Refer to this page http://dev.mysql.com/doc/refman/5.0/en/blob.html for more details of the differences between TEXT/LONGTEXT and BLOB/LONGBLOB. There are also many other arguments on the web discussing these two.
First check if your default_character_set_name is utf8.
SELECT default_character_set_name FROM information_schema.SCHEMATA S WHERE schema_name = "DBNAME";
If the result is not utf8 you must convert your database. At first you must save a dump.
To change the character set encoding to UTF-8 for all of the tables in the specified database, type the following command at the command line. Replace DBNAME with the database name:
mysql --database=DBNAME -B -N -e "SHOW TABLES" | awk '{print "SET foreign_key_checks = 0; ALTER TABLE", $1, "CONVERT TO CHARACTER SET utf8 COLLATE utf8_general_ci; SET foreign_key_checks = 1; "}' | mysql --database=DBNAME
To change the character set encoding to UTF-8 for the database itself, type the following command at the mysql> prompt. Replace DBNAME with the database name:
ALTER DATABASE DBNAME CHARACTER SET utf8 COLLATE utf8_general_ci;
You can now retry to to write utf8 character into your database.
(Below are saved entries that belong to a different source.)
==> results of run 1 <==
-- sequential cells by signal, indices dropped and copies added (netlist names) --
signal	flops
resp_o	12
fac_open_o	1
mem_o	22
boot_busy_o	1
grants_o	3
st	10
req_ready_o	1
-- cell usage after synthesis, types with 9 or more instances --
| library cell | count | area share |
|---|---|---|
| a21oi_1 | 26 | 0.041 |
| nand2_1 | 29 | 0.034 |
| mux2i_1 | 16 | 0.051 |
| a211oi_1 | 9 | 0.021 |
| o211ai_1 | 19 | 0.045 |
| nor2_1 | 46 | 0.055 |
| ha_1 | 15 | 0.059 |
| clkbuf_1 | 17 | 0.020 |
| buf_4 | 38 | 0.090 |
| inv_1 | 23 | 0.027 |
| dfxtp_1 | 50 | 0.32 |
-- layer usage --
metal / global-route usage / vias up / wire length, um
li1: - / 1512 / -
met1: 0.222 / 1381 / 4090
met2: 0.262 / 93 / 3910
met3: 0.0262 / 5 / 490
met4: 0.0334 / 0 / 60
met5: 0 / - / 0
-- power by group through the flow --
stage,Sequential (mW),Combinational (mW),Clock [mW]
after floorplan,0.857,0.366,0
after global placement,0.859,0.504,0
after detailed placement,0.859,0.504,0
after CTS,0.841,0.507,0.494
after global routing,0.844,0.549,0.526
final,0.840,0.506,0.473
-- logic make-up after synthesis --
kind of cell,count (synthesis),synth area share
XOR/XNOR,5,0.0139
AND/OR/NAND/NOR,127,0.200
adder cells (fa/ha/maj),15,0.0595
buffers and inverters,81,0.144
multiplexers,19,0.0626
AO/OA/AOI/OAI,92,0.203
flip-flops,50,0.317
This solution help me when i try to upload 200000 row of csv file into my database.
Although your collation is set to utf8_general_ci, I suspect that the character encoding of the database, table or even column may be different.
ALTER TABLE tabale_name MODIFY COLUMN column_name VARCHAR(255)
CHARACTER SET utf8 COLLATE utf8_general_ci NOT NULL;
In general, this happens when you insert strings to columns with incompatible encoding/collation.
I got this error when I had TRIGGERs, which inherit server's collation for some reason.
And mysql's default is (at least on Ubuntu) latin-1 with swedish collation.
Even though I had database and all tables set to UTF-8, I had yet to set my.cnf:
/etc/mysql/my.cnf :
[mysqld]
character-set-server=utf8
default-character-set=utf8
And this must list all triggers with utf8-*:
select TRIGGER_SCHEMA, TRIGGER_NAME, CHARACTER_SET_CLIENT, COLLATION_CONNECTION, DATABASE_COLLATION from information_schema.TRIGGERS
And some of variables listed by this should also have utf-8-* (no latin-1 or other encoding):
show variables like 'char%';
I got a similar error (Incorrect string value: '\xD0\xBE\xDO\xB2. ...' for 'content' at row 1). I have tried to change character set of column to utf8mb4 and after that the error has changed to 'Data too long for column 'content' at row 1'.
It turned out that mysql shows me wrong error. I turned back character set of column to utf8 and changed type of the column to MEDIUMTEXT. After that the error disappeared.
I hope it helps someone.
By the way MariaDB in same case (I have tested the same INSERT there) just cut a text without error.
That error means that either you have the string with incorrect encoding (e.g. you're trying to enter ISO-8859-1 encoded string into UTF-8 encoded column), or the column does not support the data you're trying to enter.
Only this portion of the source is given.